▶ _WHAT THE TASK REQUIRES_
Read the data, and whenever a line holds the word "bmux", report that line.

(Stored data entries)

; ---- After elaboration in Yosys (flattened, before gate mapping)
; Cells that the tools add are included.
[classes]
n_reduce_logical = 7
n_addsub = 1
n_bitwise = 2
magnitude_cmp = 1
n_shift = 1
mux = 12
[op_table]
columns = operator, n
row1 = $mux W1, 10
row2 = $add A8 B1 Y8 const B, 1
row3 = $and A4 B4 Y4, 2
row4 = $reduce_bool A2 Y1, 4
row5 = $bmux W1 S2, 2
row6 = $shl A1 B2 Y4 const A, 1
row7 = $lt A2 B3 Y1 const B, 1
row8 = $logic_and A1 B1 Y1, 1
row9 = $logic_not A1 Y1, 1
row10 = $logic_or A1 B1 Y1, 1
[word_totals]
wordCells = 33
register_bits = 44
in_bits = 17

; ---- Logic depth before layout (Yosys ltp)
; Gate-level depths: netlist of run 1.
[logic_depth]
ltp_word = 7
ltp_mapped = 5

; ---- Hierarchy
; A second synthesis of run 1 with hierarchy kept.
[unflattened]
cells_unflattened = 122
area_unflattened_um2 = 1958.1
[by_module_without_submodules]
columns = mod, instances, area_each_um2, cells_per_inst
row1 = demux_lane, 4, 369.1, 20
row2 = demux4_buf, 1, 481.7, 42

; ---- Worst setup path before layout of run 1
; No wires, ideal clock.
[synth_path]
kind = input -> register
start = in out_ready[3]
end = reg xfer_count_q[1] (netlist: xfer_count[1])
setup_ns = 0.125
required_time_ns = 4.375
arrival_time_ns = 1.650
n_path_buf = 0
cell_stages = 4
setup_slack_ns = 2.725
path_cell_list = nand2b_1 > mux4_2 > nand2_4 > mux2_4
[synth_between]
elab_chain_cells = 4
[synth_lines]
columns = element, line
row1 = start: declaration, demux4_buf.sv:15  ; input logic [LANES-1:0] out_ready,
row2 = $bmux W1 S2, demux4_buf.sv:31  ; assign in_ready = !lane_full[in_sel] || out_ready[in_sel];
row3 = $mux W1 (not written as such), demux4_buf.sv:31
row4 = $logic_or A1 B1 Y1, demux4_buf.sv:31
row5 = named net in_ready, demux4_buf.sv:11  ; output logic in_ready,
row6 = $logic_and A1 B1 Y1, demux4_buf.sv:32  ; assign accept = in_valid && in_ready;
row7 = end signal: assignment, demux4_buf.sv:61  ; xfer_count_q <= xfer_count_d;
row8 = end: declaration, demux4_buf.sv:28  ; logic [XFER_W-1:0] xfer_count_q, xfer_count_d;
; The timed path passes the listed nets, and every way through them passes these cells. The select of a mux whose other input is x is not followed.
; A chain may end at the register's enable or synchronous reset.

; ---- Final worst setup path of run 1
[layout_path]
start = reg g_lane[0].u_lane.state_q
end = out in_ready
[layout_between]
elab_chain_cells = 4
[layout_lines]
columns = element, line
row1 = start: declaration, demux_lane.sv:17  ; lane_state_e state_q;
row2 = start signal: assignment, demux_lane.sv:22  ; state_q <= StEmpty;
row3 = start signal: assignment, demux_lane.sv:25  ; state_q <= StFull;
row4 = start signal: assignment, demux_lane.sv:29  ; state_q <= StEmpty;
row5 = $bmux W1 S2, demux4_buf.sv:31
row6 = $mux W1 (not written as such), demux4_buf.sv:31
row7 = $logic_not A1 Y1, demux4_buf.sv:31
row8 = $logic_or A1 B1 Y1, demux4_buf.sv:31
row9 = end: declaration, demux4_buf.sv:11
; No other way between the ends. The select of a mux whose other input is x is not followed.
`config.mk`:
```
export PLATFORM = sky130hd
export DESIGN_NAME = pipeline_hazard_ctrl
export DESIGN_NICKNAME = d
export VERILOG_FILES = /design/src/rtl/pipeline_hazard_ctrl.sv
export SDC_FILE = /design/constraint.sdc
export NUM_CORES = 1
export LEC_CHECK = 0
export ABC_AREA = 1
export BUFFER_PORTS_ARGS = -buffer_cell sky130_fd_sc_hd__buf_2
export CORE_ASPECT_RATIO = 0.7
export CORE_MARGIN = 2
export CORE_UTILIZATION = 50
export CTS_BUF_LIST = sky130_fd_sc_hd__clkbuf_2
export CTS_CLUSTER_DIAMETER = 60
export DETAILED_ROUTE_END_ITERATION = 7
export GPL_ROUTABILITY_DRIVEN = 1
export HOLD_SLACK_MARGIN = 0.02
export PLACE_DENSITY = 0.82
export RECOVER_POWER = 100
export SLEW_MARGIN = 20
export SYNTH_ARGS = -nofsm -noshare
export SYNTH_HDL_FRONTEND = slang
export SYNTH_SLANG_ARGS = --single-unit
```
`constraint.sdc`:
```
create_clock -name clk -period 2.2 [get_ports clk]
set_input_delay 0.22 -clock clk [delete_from_list [all_inputs] [get_ports clk]]
set_output_delay 0.22 -clock clk [all_outputs]
set_load 0.01 [all_outputs]
```
### config.mk
export PLATFORM = sky130hd
export DESIGN_NAME = fetch_queue
export DESIGN_NICKNAME = d
export VERILOG_FILES = /design/src/rtl/fetch_queue.sv
export SDC_FILE = /design/constraint.sdc
export NUM_CORES = 1
export LEC_CHECK = 0
export CORE_MARGIN = 4
export CORE_UTILIZATION = 51
export CTS_BUF_LIST = sky130_fd_sc_hd__clkbuf_8
export DETAILED_ROUTE_END_ITERATION = 7
export GPL_TIMING_DRIVEN = 0
export MAX_ROUTING_LAYER = met4
export PLACE_DENSITY = 0.74
export SLEW_MARGIN = 5
export SYNTH_ARGS = -nofsm -noshare
export SYNTH_HDL_FRONTEND = slang
export SYNTH_SLANG_ARGS = --single-unit
### constraint.sdc
create_clock -name clk -period 11.8 [get_ports clk]
set_input_delay 1.18 -clock clk [delete_from_list [all_inputs] [get_ports clk]]
set_output_delay 1.18 -clock clk [all_outputs]
set_load 0.03 [all_outputs]
### src/rtl/fetch_queue.sv
// fetch_queue: circular instruction buffer between fetcher and decoder with flush.
// Optional FETCH_QUEUE_PERF_EN adds saturating stall/drop performance counters.
module fetch_queue #(
   parameter int DEPTH  = 4,
   parameter int XLEN   = 64,
   parameter int INSN_W = 32
) (
   input  logic                         clk,
   input  logic                         reset,
   input  logic                         fetcher_done,
   input  logic [63:0]                  fetch_data,
   input  logic [XLEN-1:0]              fetch_pc,
   output logic                         fetch_ack,
   input  logic                         flush,
   output logic                         dec_valid,
   output logic [INSN_W-1:0]            dec_instr,
   output logic [XLEN-1:0]              dec_pc,
   input  logic                         dec_ready,
   output logic [$clog2(DEPTH+1)-1:0]   count,
   output logic                         full,
`ifdef FETCH_QUEUE_PERF_EN
   output logic [31:0]                  perf_full_stall,
   output logic [31:0]                  perf_flush_drops,
`endif
   output logic                         empty
);
   localparam int PW = $clog2(DEPTH);
   localparam int CW = $clog2(DEPTH+1);

   logic [INSN_W-1:0] insn_mem [DEPTH];
   logic [XLEN-1:0]   pc_mem   [DEPTH];
   logic [PW-1:0]     rd_ptr, wr_ptr;
   logic              req, push, pop;

   // The ack cycle itself never counts as a request, which enforces the ack gap.
   assign req       = fetcher_done && !fetch_ack;
   assign full      = count == CW'(DEPTH);
   assign empty     = count == '0;
   assign dec_valid = !empty;
   assign push      = req && !full && !flush;
   assign pop       = dec_valid && dec_ready && !flush;
   assign dec_instr = empty ? '0 : insn_mem[rd_ptr];
   assign dec_pc    = empty ? '0 : pc_mem[rd_ptr];

   always_ff @(posedge clk) begin
      if (push) begin
         insn_mem[wr_ptr] <= fetch_data[INSN_W-1:0];
         pc_mem[wr_ptr]   <= fetch_pc;
      end
   end

   // A request seen on a flush edge is still acked so the fetcher's handshake completes.
   always_ff @(posedge clk) begin
      if (reset) begin
         rd_ptr    <= '0;
         wr_ptr    <= '0;
         count     <= '0;
         fetch_ack <= 1'b0;
      end else begin
         fetch_ack <= req && (!full || flush);
         if (flush) begin
            rd_ptr <= '0;
            wr_ptr <= '0;
            count  <= '0;
         end else begin
            wr_ptr <= push ? wr_ptr + PW'(1) : wr_ptr;
            rd_ptr <= pop ? rd_ptr + PW'(1) : rd_ptr;
            count  <= count + CW'(push) - CW'(pop);
         end
      end
   end

`ifdef FETCH_QUEUE_PERF_EN
   logic [32:0] drop_sum;
   assign drop_sum = {1'b0, perf_flush_drops} + 33'(count) + 33'(req);

   always_ff @(posedge clk) begin
      if (reset) begin
         perf_full_stall  <= '0;
         perf_flush_drops <= '0;
      end else begin
         if (fetcher_done && full && !fetch_ack && perf_full_stall != '1)
            perf_full_stall <= perf_full_stall + 32'd1;
         if (flush)
            perf_flush_drops <= drop_sum[32] ? '1 : drop_sum[31:0];
      end
   end
`endif
endmodule
### Word level (Yosys, flattened, before mapping)

Memory sizes are Yosys's and may differ from the RTL's. A register that Yosys moved wholly into a read port is not among the register bits.
Index checks and enable logic that the tools add are counted.

| storage, ports and cells | value |
|---|---|
| flip-flop bits (word level) | 8 |
| latch bits | 0 |
| bits in writable memories | 384 |
| bits in read-only memories | 0 |
| input port bits | 133 |
| output and inout port bits | 103 |
| logic and storage cells | 32 |
| memories kept | 2 |

| cells by class | value |
|---|---|
| add/subtract/negate cells | 4 |
| multipliers | 0 |
| divide/modulo/power cells | 0 |
| $lt $le $gt $ge | 0 |
| eq/ne operators | 1 |
| shift-type cells | 0 |
| multiplexer cells | 8 |
| bitwise gates (word level) | 0 |
| reduce and logical (&&, ||, !) cells | 13 |

Memories:

| memory | depth | width | rd ports | clocked after memory_dff | wr ports | line | text |
|---|---|---|---|---|---|---|---|
| pc_mem | 4 | 64 | 1 | 1 | 1 | 31 | `logic [XLEN-1:0] pc_mem [DEPTH];` |
| insn_mem | 4 | 32 | 1 | 1 | 1 | 30 | `logic [INSN_W-1:0] insn_mem [DEPTH];` |

Operators by type and width:

| cell | count |
|---|---|
| 2-to-1 mux 64 bit | 1 |
| 2-to-1 mux 32 bit | 1 |
| 2-to-1 mux 2 bit | 4 |
| logical AND 1 bit | 6 |
| adder 2 x 1 -> 2 bit, second input constant | 2 |
| zero test 1 bit | 4 |
| adder 3 x 1 -> 3 bit | 1 |
| equality test 3 bit, second input constant | 1 |
| zero test 3 bit | 1 |
| subtractor 3 x 1 -> 3 bit | 1 |
| 2-to-1 mux 1 bit | 2 |
| OR reduction 2 bit | 1 |
| logical OR 1 bit | 1 |

### Depth between registers and ports, before layout

Gate-level depths: netlist of the first run.

| logic depth | value |
|---|---|
| depth after elaboration | 6 |
| mapped depth | 12 |

### Worst setup path after synthesis of the first run

Ideal clock, no wire load.

| timing | value |
|---|---|
| kind | input -> register |
| start point | in flush |
| end point | mem insn_mem[0][0], enable pin |
| library setup time | 0.466 ns |
| arrival | 4.094 ns |
| data required time | 11.334 ns |
| slack | 7.240 ns |
| stages | 3 |
| buffers on the path | 1 |
| cell sequence | clkbuf_1 > nor3b_1 > and3_1 |

| between the ends | value |
|---|---|
| longest elaborated chain between the ends | 4 |

RTL lines:

| item | line | text |
|---|---|---|
| start: declaration | 14 | `input logic flush,` |
| zero test 1 bit | 40 | `assign push = req && !full && !flush;` |
| logical AND 1 bit | 40 |  |
| 2-to-1 mux 1 bit | 46 | `if (push) begin` |
| 2-to-1 mux 1 bit (implied by the code) | 47 | `insn_mem[wr_ptr] <= fetch_data[INSN_W-1:0];` |
| end: declaration | 30 |  |

Every way passes these cells.

### Worst setup path in the final report of the first run

| timing | value |
|---|---|
| start point | reg count[1] |
| end point | out dec_pc[39] |

| between the ends | value |
|---|---|
| longest elaborated chain between the ends | 2 |

RTL lines:

| item | line | text |
|---|---|---|
| start: declaration | 19 | `output logic [$clog2(DEPTH+1)-1:0] count,` |
| start signal: assignment | 68 | `count <= count + CW'(push) - CW'(pop);` |
| zero test 3 bit | 38 | `assign empty = count == '0;` |
| 2-to-1 mux 64 bit | 43 | `assign dec_pc = empty ? '0 : pc_mem[rd_ptr];` |
| end: declaration | 17 | `output logic [XLEN-1:0] dec_pc,` |

Every way passes these cells.

==> results of run 1 <==
-- path summary, 6_finish.rpt --
kind	startpoint	endpoint	slack, ns
setup reg to reg	count[1]	count[2]	8.92
hold reg to reg	wr_ptr[1]	wr_ptr[1]	0.51
setup / recovery	count[1]	dec_pc[39]	7.34
hold / removal	wr_ptr[1]	wr_ptr[1]	0.51
-- cells by family (layout without fill, tap and decap cells) --
kind of cell / count (synthesis) / in the layout
other cells: 0 / 2
flops: 394 / 394
buf+inv: 43 / 353
simple gates: 119 / 119
xor+xnor: 4 / 4
mux: 96 / 96
compound gates: 4 / 4
fa+ha+maj: 7 / 7
-- flip-flops by register name, summed over array words and instances, names as in the netlist, named ones only --
name,cells
pc_mem,256
insn_mem,128
count,3
rd_ptr,2
wr_ptr,2
fetch_ack,1
-- per-layer routing --
| layer | GRT usage | up-vias | share of wire |
|---|---|---|---|
| met5 | - | - | 0 |
| met4 | 0.0411 | 0 | 0.016 |
| met3 | 0.0422 | 45 | 0.066 |
| met2 | 0.281 | 230 | 0.48 |
| met1 | 0.253 | 3723 | 0.44 |
| li1 | - | 3268 | - |
-- layout make-up --
cell class	count	area, µm²
timing repair buffer	208	2170
buffer	35	200
tap	384	480
clock buffer	61	840
multi-input combinational	230	3070
fill	1986	10100
clock inverter	41	250
sequential	394	11700
inverter	8	30.0
antenna	2	5.00
-- power groups by stage --
| stage | registers, mW | clock network (mW) | logic (mW) |
|---|---|---|---|
| global placement | 1.59 | 0 | 0.173 |
| floorplan | 1.59 | 0 | 0.0809 |
| global route | 1.56 | 1.12 | 0.188 |
| CTS | 1.56 | 1.05 | 0.179 |
| finish | 1.56 | 1.02 | 0.176 |
| detailed placement | 1.59 | 0 | 0.178 |
-- Yosys cell counts --
library cell | n | share of area
nand4_1 | 2 | 0.00083
and2_1 | 98 | 0.041
nor2_1 | 3 | 0.00075
nand2b_1 | 1 | 0.00042
xnor2_1 | 2 | 0.0012
edfxtp_1 | 384 | 0.77
o21ai_0 | 2 | 0.00067
ha_1 | 6 | 0.0050
fa_1 | 1 | 0.0013
nand2_1 | 2 | 0.00050
buf_6 | 5 | 0.0038
nor3_1 | 6 | 0.0020
o311ai_0 | 1 | 0.00058
dfxtp_1 | 10 | 0.013
or3_1 | 1 | 0.00042
clkbuf_2 | 1 | 0.00033
o31ai_1 | 1 | 0.00050
buf_2 | 11 | 0.0037
or3b_1 | 1 | 0.00058
mux4_2 | 96 | 0.14
clkbuf_1 | 17 | 0.0043
inv_1 | 8 | 0.0020
buf_12 | 1 | 0.0013
xor2_1 | 2 | 0.0012
nor3b_1 | 1 | 0.00050
and3_1 | 4 | 0.0017
-- worst min-delay path: cells and delay by family (launching register included) --
family | cells | cell delay (ns)
flip-flops | 1 | 0.34
AO/OA/AOI/OAI | 1 | 0.07
AND/OR/NAND/NOR | 1 | 0.06
-- through the flow --
stage | worst slack [ns] | std cells | utilization
5_1_grt | 7.07 | 1362 | 0.651
6_report | 7.34 | 1363 | 0.651
3_3_place_gp | 4.93 | 1253 | 0.607
4_1_cts | 7.22 | 1361 | 0.650
3_5_place_dp | 7.86 | 1259 | 0.613
2_1_floorplan | 7.24 | 667 | -
==> results.md, run 1 <==
* Post-Synth Simple-Gate Area at 0.0485
* Via/cell ratio at 5.33
* Worst Setup End Kind: output pin
* Crit path depth at 6
* CP peak stage delay at 0.66 ns
* Post-Syn Nets at 807
* P_int at 2.19 mW
* Starting Density at 0.520
* Hold crit path type: flop to flop
* Buffers and inverters on the worst path at 4
* Grt ovf at 0
* Commonest cells after routing, fill and taps aside: edfxtp_1, clkdlybuf4s50_1, and2_1
* Clock Latency Late Sink at 0.59 ns
* DRT Wirelength at 28,600 µm
* TritonCTS clock tree: built
* Synth warn at 0
* Switching pwr at 0.577 mW
* Post-Synth XOR/XNOR Area at 0.00233
* Setup_tns at 0 ns
* Crit-path slowest cell: clkdlybuf4s50_1
* Post-synthesis compound-gate area fraction at 0.00175
* Detailed router's first-iteration violation count at 447
* I/O pin cnt at 236
* Comb pwr share at 0.064
* DIE WIDTH at 180 µm
* Cell row count at 62
* Relative slew slack at 0.462
* Crit share post-route at 0.378
* Clk pwr share at 0.371
* Cell variety after synth at 26
* Area of the core at 28,900 µm²
* Total track usage at 0.182
* Share of post-route cells with drive strength above 1 at 0.202
* IO buf count at 202
* Startpoint types: flop
* H-tree levels at 2
* Worst path top cell family by delay: buffers and inverters
* Sequential fraction of the synthesis area at 0.782
* Final Instance Area at 18,800 µm²
* Critical path required time at 10.62 ns
* Adder-cell share of the synthesized area at 0.00634
* Clock Tree Buf Depth at 3
* Area Growth Syn to Fin at 25.1%
* Flops & latches, synth at 394
* Synthesized area per cell at 22.5 µm²
* Kind of critical path: flop to output pin
* CP cell instances: or3_1, clkbuf_1, clkbuf_2, clkbuf_1, and2_1, clkdlybuf4s50_1
* Global-route wire length before repair at 44,600 µm
* Hpwl dp at 17,500 µm
* Nets at 1,076
* Switching Fraction at 0.209
* Number of CTS-inserted buffers at 59
* Most common cell after layout, fill and taps aside: edfxtp_1
* Max-cap violations at 0
* Hold Buf Count CTS at 0
* CP arrival at 3.28 ns
* # DRC at 0
* Post-CTS Setup Bufs at 0
* Minimum clock period at 4.46 ns
* Final Skew at 0.0225 ns
* Endpoints failing setup at 0
* Drt pass-1 iters at 4
* RSZ-0062 raised after global routing: no
* Placed Area at 17,700 µm²
* FMAX at 224 MHz
* Power Dens Cells at 147 nW/µm²
* Via count of the first global-routing pass at 7,713
* Placer Congestion at 0.746
* DR vias at 7,266
* Largest family of logic cells by synthesized area: multiplexers
* Post-synthesis mux area share at 0.144
* Die height at 180 µm
* # resized after CTS at 0
* Worst-case reg-to-reg path depth at 12
* Cell count after synthesis at 667
* Die area at 32,200 µm²
* Clock Root Buffer: clkbuf_8
* CP most frequent cell: clkbuf_1
* Count of pins over their slew limit at 0
* Antenna violations before repair at 1
* CTS clock-pin slew for the worst setup and hold paths at 0.06 ns
* Hold path cells at 2
* Largest net degree at the start of global routing at 52
* DRT antenna net count at 0
* Post-Syn Area at 15,000 µm²
* DR WL/cell at 20.9 µm
* Hold Violations, Final at 0
* P_leak at 6.04 nW
* Register share of total power at 0.566
* CP Max Fanout at 10
* IR drop worst, VDD at 0.0894 mV
* Clock sink total at 394
* Power Total at 2.76 mW
* Worst-Margin Slew at 0.807 ns
* Worst Hold Margin at 0.515 ns
* Status: finished clean
Note: power is estimated with default switching activity, not from simulation.
==> run 2: changes to the inputs <==
- CORE_UTILIZATION: 51 -> 50
- PLACE_DENSITY: 0.74 -> 0.76
- clock period: 11.8 -> 4.1 ns (I/O delays scaled with it)
==> results.md, run 2 (synthesis results as in run 1) <==
* Hold Buf Count CTS at 0 (unchanged)
* IR drop worst, VDD at 0.312 mV (+250%)
* Drt pass-1 iters at 5 (+1)
* Grt ovf at 0 (unchanged)
* Most common cell after layout, fill and taps aside: edfxtp_1
* Global-route wire length before repair at 45,000 µm (+0.90%)
* CP Max Fanout at 10 (unchanged)
* Critical path required time at 3.69 ns (-6.93 ns)
* DRT Wirelength at 29,000 µm (+1.5%)
* Post-Layout Cell Count at 1,374 (+0.81%)
* Detailed router's first-iteration violation count at 576 (+29%)
* Die area at 32,900 µm² (+1.9%)
* CTS clock-pin slew for the worst setup and hold paths at 0.06 ns (about the same)
* Worst Setup End Kind: output pin
* Placed Area at 17,700 µm² (about the same)
* Via/cell ratio at 5.34 (+0.22%)
* CP arrival at 3.27 ns (about the same)
* Area of the core at 29,600 µm² (+2.7%)
* DR WL/cell at 21.1 µm (+0.70%)
* RSZ-0062 raised after global routing: no
* Die height at 181 µm (+0.95%)
* Commonest cells after routing, fill and taps aside: edfxtp_1, clkdlybuf4s50_1, and2_1
* Biggest register: pc_mem
* Final Skew at 0.0247 ns (+0.00214 ns)
* Via count of the first global-routing pass at 8,087 (+4.8%)
* Antenna violations before repair at 1 (unchanged)
* FMAX at 272 MHz
* Max-cap violations at 0 (unchanged)
* Relative slew slack at 0.421 (-0.0415)
* Nets at 1,077 (+0.093%)
* Endpoints failing setup at 0 (unchanged)
* Minimum clock period at 3.68 ns
* Max reg flops at 256 (unchanged)
* Post-CTS Setup Bufs at 0 (unchanged)
* Total track usage at 0.183 (+0.000751)
* Placed cell count at 1,264 (+0.40%)
* TritonCTS clock tree: built
* Layout Utilization at 0.635 (-0.0157)
* DR vias at 7,341 (+1.0%)
* Count of pins over their slew limit at 0 (unchanged)
* R2R setup slack at 1.17 ns (-7.75 ns)
* Cell row count at 63 (+1.6%)
* Crit share post-route at 0.897
* Final Instance Area at 18,800 µm² (+0.22%)
* Kind of critical path: flop to output pin
* Largest regs: pc_mem: 256 flops, insn_mem: 128 flops, count: 3 flops
* Share of post-route cells with drive strength above 1 at 0.199 (-0.00225)
* Largest net degree at the start of global routing at 54 (+3.8%)
* Hpwl dp at 17,800 µm (+2.1%)
* # resized after CTS at 0 (unchanged)
* Placer Congestion at 0.739 (-0.94%)
* DRT antenna net count at 0 (unchanged)
* Area Growth Syn to Fin at 25.4%
* Startpoint types: flop
* Setup_tns at 0 ns (unchanged)
* Number of CTS-inserted buffers at 61 (+3.4%)
* Hold Violations, Final at 0 (unchanged)
* I/O pin cnt at 236 (unchanged)
* FILL cells at 2,115 (+6.5%)
* Power Dens Cells at 426 nW/µm² (+190%)
* Starting Density at 0.506 (-0.0137)
* IO buf count at 202 (unchanged)
* # DRC at 0 (unchanged)
* P_leak at 6.06 nW (+0.42%)
* Clock sink total at 394 (unchanged)
* H-tree levels at 2 (unchanged)
* DIE WIDTH at 181 µm (+0.95%)
* Status: finished clean
* Power Total at 8.02 mW (+190%)
* Clock Root Buffer: clkbuf_8
* Clock Latency Late Sink at 0.58 ns (about the same)
* Worst-Margin Slew at 0.869 ns (+0.0622 ns)
* Hold crit path type: input port to flop
* Clock Tree Buf Depth at 3 (unchanged)
run 2: cell types whose count changed in the layout (fill, tap and decap cells not counted), sizes merged:
cell | previous run | this run
diode | 2 | 1
buf | 23 | 22
clkbuf | 79 | 82
inv | 30 | 33
clkinvlp | 0 | 1
run 2: worst paths after layout:
kind / from / to / depth (start not counted)
worst min register to register: wr_ptr[1] / wr_ptr[1] / 2
worst max register to register: count[1] / count[2] / 12
worst max-delay path: count[1] / dec_pc[42] / 6
worst min-delay path: flush / fetch_ack / 3
run 2: worst max-delay path: stages, from the launching register on:
cell             delay [ns]
dfxtp_1                0.46
or3_1                  0.16
clkbuf_1               0.54
clkbuf_2               0.35
clkbuf_1               0.29
and2_1                 0.19
clkdlybuf4s50_1        0.67
run 2: report_power, final:
group          switching, mW  internal, mW  leakage, nW
Sequential            0.0142          4.48         3.56
Clock                   1.39          1.62        0.673
Combinational          0.262         0.246         1.83
Total                   1.67          6.35         6.06
run 2: final cells by class:
type | instances | area [µm²] | area share
Clock inverter | 45 | 258 | 0.0137
Clock buffer | 64 | 881 | 0.0468
Timing Repair Buffer | 207 | 2160 | 0.115
Multi-Input combinational cell | 230 | 3070 | 0.163
Inverter | 8 | 30.0 | 0.00160
Sequential cell | 394 | 11700 | 0.623
Buffer | 35 | 200 | 0.0106
Tap cell | 390 | 488 | 0.0259
Antenna cell | 1 | 2.50 | 0.000133
run 2: metal layers:
layer / track usage / wire length (µm) / vias up
li1: - / - / 3270
met1: 0.250 / 12100 / 3744
met2: 0.287 / 14400 / 288
met3: 0.0407 / 2110 / 39
met4: 0.0420 / 386 / 0
met5: - / 0 / -
run 2: metrics by stage:
step	hold WS [ns]	worst slack, ns
finish	0.268	0.423
global route	0.254	0.117
CTS	0.210	0.290
detailed placement	0.498	0.939
global placement	0.488	-1.95
floorplan	0.469	0.310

▶ _SOLUTION TO THIS EXERCISE_
row5 = $bmux W1 S2, 2
row2 = $bmux W1 S2, demux4_buf.sv:31  ; assign in_ready = !lane_full[in_sel] || out_ready[in_sel];
row5 = $bmux W1 S2, demux4_buf.sv:31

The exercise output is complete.